Moreover, the global gene expression analysis of ovarian tissue showed that the expression characteristics of genes related to intercellular adhesion and association in the OHSS + Nin group were closer to those in the COH group, while the expression of the corresponding genes in the OHSS group was significantly different (Figure 7E). This finding suggests that nintedanib can indeed reduce the increase in peritoneal capillary permeability induced by OHSS. Combined with the abovementioned results (the development of the corpus luteum and the synthesis of hormones and growth factors were affected by nintedanib), we believe that nintedanib treatment can reduce the increase in corpus luteum vascular permeability by blocking the development of the corpus luteum and the secretion of VEGF and other signaling molecules.

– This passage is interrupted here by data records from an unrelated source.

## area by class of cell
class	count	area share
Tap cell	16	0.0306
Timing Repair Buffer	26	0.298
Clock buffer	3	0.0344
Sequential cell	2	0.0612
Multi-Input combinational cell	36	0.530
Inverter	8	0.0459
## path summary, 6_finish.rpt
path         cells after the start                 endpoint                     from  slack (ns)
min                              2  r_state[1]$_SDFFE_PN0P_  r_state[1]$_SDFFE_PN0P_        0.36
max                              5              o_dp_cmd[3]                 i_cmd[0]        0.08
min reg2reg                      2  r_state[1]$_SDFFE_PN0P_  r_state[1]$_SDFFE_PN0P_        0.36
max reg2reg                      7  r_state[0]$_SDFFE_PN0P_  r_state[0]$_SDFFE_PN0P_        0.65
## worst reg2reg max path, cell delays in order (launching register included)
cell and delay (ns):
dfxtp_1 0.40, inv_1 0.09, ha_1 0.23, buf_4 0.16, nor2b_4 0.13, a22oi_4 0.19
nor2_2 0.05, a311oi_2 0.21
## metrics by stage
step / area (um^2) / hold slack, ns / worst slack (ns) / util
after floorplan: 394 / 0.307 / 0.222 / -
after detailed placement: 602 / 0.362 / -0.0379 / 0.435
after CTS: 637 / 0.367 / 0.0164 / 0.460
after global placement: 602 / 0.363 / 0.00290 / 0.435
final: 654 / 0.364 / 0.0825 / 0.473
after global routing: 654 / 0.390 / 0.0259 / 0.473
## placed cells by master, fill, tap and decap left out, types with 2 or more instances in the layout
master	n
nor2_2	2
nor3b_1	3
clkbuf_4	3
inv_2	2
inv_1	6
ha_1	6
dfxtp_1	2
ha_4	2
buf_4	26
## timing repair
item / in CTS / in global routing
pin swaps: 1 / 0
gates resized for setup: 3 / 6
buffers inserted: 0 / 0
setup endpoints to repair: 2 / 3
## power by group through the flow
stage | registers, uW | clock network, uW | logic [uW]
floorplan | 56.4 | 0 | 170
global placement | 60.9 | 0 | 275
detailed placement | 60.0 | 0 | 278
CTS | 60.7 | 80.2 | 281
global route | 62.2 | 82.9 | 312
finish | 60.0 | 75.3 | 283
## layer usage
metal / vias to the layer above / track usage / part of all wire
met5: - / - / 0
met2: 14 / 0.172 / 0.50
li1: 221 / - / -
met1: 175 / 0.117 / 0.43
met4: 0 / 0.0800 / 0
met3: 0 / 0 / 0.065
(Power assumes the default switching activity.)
===== src/rtl/spmv_pkg.sv =====
// ============================================================================
// spmv_pkg
// Shared types and constants for the CSR sparse matrix-vector multiply unit.
// ============================================================================
package spmv_pkg;

   localparam int X_DEPTH_DEFAULT   = 4096;
   localparam int FRAC_BITS_DEFAULT = 16;

   localparam int COLUMN_WIDTH = 12;
   localparam int ROW_WIDTH    = 16;
   localparam int VALUE_WIDTH  = 32;
   localparam int PROD_WIDTH   = 2 * VALUE_WIDTH;

   // result queue depth: covers the two pipeline stages, the word being accepted and a waiting word
   localparam int RSP_FIFO_DEPTH = 4;

   localparam logic signed [PROD_WIDTH-1:0] SUM_MAX = 64'sh0000_0000_7FFF_FFFF;
   localparam logic signed [PROD_WIDTH-1:0] SUM_MIN = 64'shFFFF_FFFF_8000_0000;

   typedef enum logic [1:0] {
      OP_LOAD  = 2'd0,
      OP_BEGIN = 2'd1,
      OP_TERM  = 2'd2
   } spmv_op_type;

   typedef struct packed {
      logic [1:0]                     op;
      logic [COLUMN_WIDTH-1:0]        column;
      logic [ROW_WIDTH-1:0]           row_index;
      logic signed [VALUE_WIDTH-1:0]  value;
      logic                           last_entry;
      logic                           empty_row;
   } spmv_req_type;

   typedef struct packed {
      logic [ROW_WIDTH-1:0]           out_row;
      logic signed [VALUE_WIDTH-1:0]  y_value;
      logic                           saturated;
   } spmv_rsp_type;

   // occupancy of the datapath pipeline, reported to flow control
   typedef struct packed {
      logic s1_busy;
      logic s2_busy;
   } spmv_pipe_status_type;

endpackage


===== src/rtl/spmv_rsp_fifo.sv =====
// ============================================================================
// spmv_rsp_fifo
// Small result queue that decouples the datapath from the result channel.
// ============================================================================
module spmv_rsp_fifo
   import spmv_pkg::*;
(
   input  logic                                   clock,
   input  logic                                   reset,
   input  logic                                   push_valid,
   input  spmv_rsp_type                           push_word,
   input  logic                                   pop,
   output logic [$clog2(RSP_FIFO_DEPTH+1)-1:0]    count,
   output logic                                   out_valid,
   output spmv_rsp_type                           out_word
);

   localparam int PW = $clog2(RSP_FIFO_DEPTH);
   localparam int CW = $clog2(RSP_FIFO_DEPTH + 1);

   spmv_rsp_type  entries_ff [RSP_FIFO_DEPTH];
   logic [PW-1:0] wr_ptr_ff, wr_ptr_in;
   logic [PW-1:0] rd_ptr_ff, rd_ptr_in;
   logic [CW-1:0] count_ff, count_in;

   always_comb begin
      wr_ptr_in = wr_ptr_ff;
      rd_ptr_in = rd_ptr_ff;
      count_in  = count_ff;
      if (push_valid) begin
         wr_ptr_in = (wr_ptr_ff == PW'(RSP_FIFO_DEPTH - 1)) ? '0 : wr_ptr_ff + 1'b1;
      end
      if (pop) begin
         rd_ptr_in = (rd_ptr_ff == PW'(RSP_FIFO_DEPTH - 1)) ? '0 : rd_ptr_ff + 1'b1;
      end
      if (push_valid && !pop) begin
         count_in = count_ff + 1'b1;
      end else if (pop && !push_valid) begin
         count_in = count_ff - 1'b1;
      end
   end

   always_ff @(posedge clock) begin
      if (reset) begin
         wr_ptr_ff <= '0;
         rd_ptr_ff <= '0;
         count_ff  <= '0;
      end else begin
         wr_ptr_ff <= wr_ptr_in;
         rd_ptr_ff <= rd_ptr_in;
         count_ff  <= count_in;
      end
   end

   always_ff @(posedge clock) begin
      if (push_valid) begin
         entries_ff[wr_ptr_ff] <= push_word;
      end
   end

   assign count     = count_ff;
   assign out_valid = (count_ff != '0);
   assign out_word  = entries_ff[rd_ptr_ff];

endmodule


===== config.mk =====
export PLATFORM = sky130hd
export DESIGN_NAME = spmv_rsp_fifo
export DESIGN_NICKNAME = d
export VERILOG_FILES = /design/src/rtl/spmv_pkg.sv /design/src/rtl/spmv_rsp_fifo.sv
export SDC_FILE = /design/constraint.sdc
export NUM_CORES = 1
export LEC_CHECK = 0
export BUFFER_PORTS_ARGS = -buffer_cell sky130_fd_sc_hd__buf_2
export CAP_MARGIN = 10
export CORE_UTILIZATION = 42
export CTS_CLUSTER_DIAMETER = 30
export DETAILED_ROUTE_END_ITERATION = 12
export SLEW_MARGIN = 20
export SYNTH_ARGS = -nofsm -noshare
export SYNTH_HDL_FRONTEND = slang
export SYNTH_SLANG_ARGS = --single-unit

===== constraint.sdc =====
create_clock -name clock -period 2.05 [get_ports clock]
set_input_delay 0.205 -clock clock [delete_from_list [all_inputs] [get_ports clock]]
set_output_delay 0.205 -clock clock [all_outputs]
set_load 0.005 [all_outputs]
[src/hdl/dru_pkg.sv]
// ----------------------------------------------------------------------------
// dru_pkg
// Shared types and constants of the detection row decoder: register codes,
// the configuration bundle, the box request passed from front to back.
// ----------------------------------------------------------------------------
package dru_pkg;

	localparam int MAX_CLASSES_DEF = 128;
	localparam int MAX_ROWS_DEF    = 32768;
	localparam int FIXED_FIELDS    = 5;
	localparam int QUEUE_DEPTH     = 2;

	localparam int VALUE_W    = 32;
	localparam int BOX_W      = 21;
	localparam int CLASS_W    = 7;
	localparam int ROW_W      = 15;
	localparam int CNT_W      = 8;
	localparam int THR_W      = 17;
	localparam int PAD_W      = 12;
	localparam int GAIN_W     = 24;
	localparam int DIFF_W     = 34;
	localparam int OP_W       = 18;
	localparam int PROD_W     = OP_W + GAIN_W + 1;
	localparam int CFG_IDX_W  = 3;
	localparam int CFG_DATA_W = 24;

	localparam logic [CNT_W-1:0]  CLASS_COUNT_RST = 8'd80;
	localparam logic [THR_W-1:0]  CONF_THR_RST    = 17'd29491;
	localparam logic [THR_W-1:0]  SCORE_THR_RST   = 17'd32768;
	localparam logic [PAD_W-1:0]  PAD_RST         = 12'd0;
	localparam logic [GAIN_W-1:0] INV_GAIN_RST    = 24'd65536;

	typedef enum logic [CFG_IDX_W-1:0] {
		REG_CLASS_COUNT = 3'd0,
		REG_CONF_THR    = 3'd1,
		REG_SCORE_THR   = 3'd2,
		REG_PAD_X       = 3'd3,
		REG_PAD_Y       = 3'd4,
		REG_INV_GAIN    = 3'd5
	} cfg_reg_t;

	typedef struct packed {
		logic [CNT_W-1:0]  class_count;
		logic [THR_W-1:0]  conf_thr;
		logic [THR_W-1:0]  score_thr;
		logic [PAD_W-1:0]  pad_x;
		logic [PAD_W-1:0]  pad_y;
		logic [GAIN_W-1:0] inv_gain;
	} cfg_t;

	typedef struct packed {
		logic [DIFF_W-1:0]  dx;
		logic [DIFF_W-1:0]  dy;
		logic [VALUE_W-1:0] w;
		logic [VALUE_W-1:0] h;
		logic [CLASS_W-1:0] cls;
		logic [VALUE_W-1:0] obj;
		logic [ROW_W-1:0]   row;
	} job_t;

	typedef struct packed {
		logic busy;
		logic last_step;
		logic pop;
	} bk_stat_t;

endpackage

It has been reported that TKI treatment may lead to an increased risk of both thrombosis and bleeding.31 Among these drugs, nintedanib is considered to have little risk of thrombosis and only a very low risk of bleeding.30–32 Due to the body fluid loss caused by OHSS, the patient’s blood is generally in a hypercoagulable state.1,14 Therefore, the bleeding risk of nintedanib is further reduced in the context of the hypercoagulable state of OHSS itself. To comprehensively evaluate the two risks, we tested coagulation- and thrombosis-related indices of mouse models after using nintedanib (Figure 8). The results showed that FIB increased significantly in the OHSS group compared with the COH group and the OHSS + Nin group. The corresponding D-D dimer also increased in the OHSS group, but without a significant difference compared with the other two groups. Since these two indicators both reflect thrombotic risk, the results confirmed the hypercoagulable state of OHSS and that nintedanib treatment in OHSS do not increase the risk of thrombosis. For the indices of APTT, PT and TT, all of which represent the bleeding risk, there was no significant difference observed among the three groups, with the indices of the OHSS + Nin group much closer to those in the COH group. This result suggests that the use of nintedanib does not increase the risk of bleeding in the OHSS mouse model. In addition to the low risk of thrombosis and bleeding of the drug itself, we speculate from the following two perspectives to explain the results. On the one hand, the use of nintedanib alleviates the symptoms of OHSS, thus reducing the loss of body fluid and avoiding the occurrence of blood hypercoagulability. On the other hand, the treatment of OHSS is generally a relatively short process, while the side effects of nintedanib reported in the literature are for the treatment of other diseases, with long-term and high-dose drug utilization characteristics.30–32,37 Therefore, we believe that the use of nintedanib in OHSS can avoid the risks related to coagulation and bleeding. Moreover, according to the literature reports, after stopping the use of TKIs, the capillary system of the corresponding tissue can be quickly restored and reconstructed, which suggests that the use of this kind of drug should not affect the structure and function of the ovary in the future.37
In conclusion, we found that nintedanib, a broad-spectrum angiogenesis inhibitor, can directly block the effect of VEGF on VEGFR through the action of TKIs; moreover, nintedanib can inhibit the proliferation of corpus luteum vessels, thus destroying the development of the corpus luteum and the secretion of VEGF. Both of these factors can reduce the vascular permeability increase induced by VEGF to alleviate the severity of OHSS symptoms (Figure 9). In addition, no serious side effects, such as thrombosis and bleeding, were observed in the treatment of OHSS with nintedanib. Considering that current treatment schemes, such as cabergoline, are not fully applicable to all cases and that nintedanib is a more direct and powerful VEGF signal blocker that can be used after ovulation, our results may provide a new idea for the treatment of OHSS without affecting the ovulation stimulation process, oocyte quality, embryonic development or gamete safety. Undeniably, the application of nintedanib has limitations. Since the scheme dramatically blocks the development of the corpus luteum and reduces luteal function, it is not suitable for fresh embryo transfer cycles. However, taking its potential therapeutic value into account, we think nintedanib is worthy of consideration among patients at high risk of OHSS in “freeze-all” COH cycles.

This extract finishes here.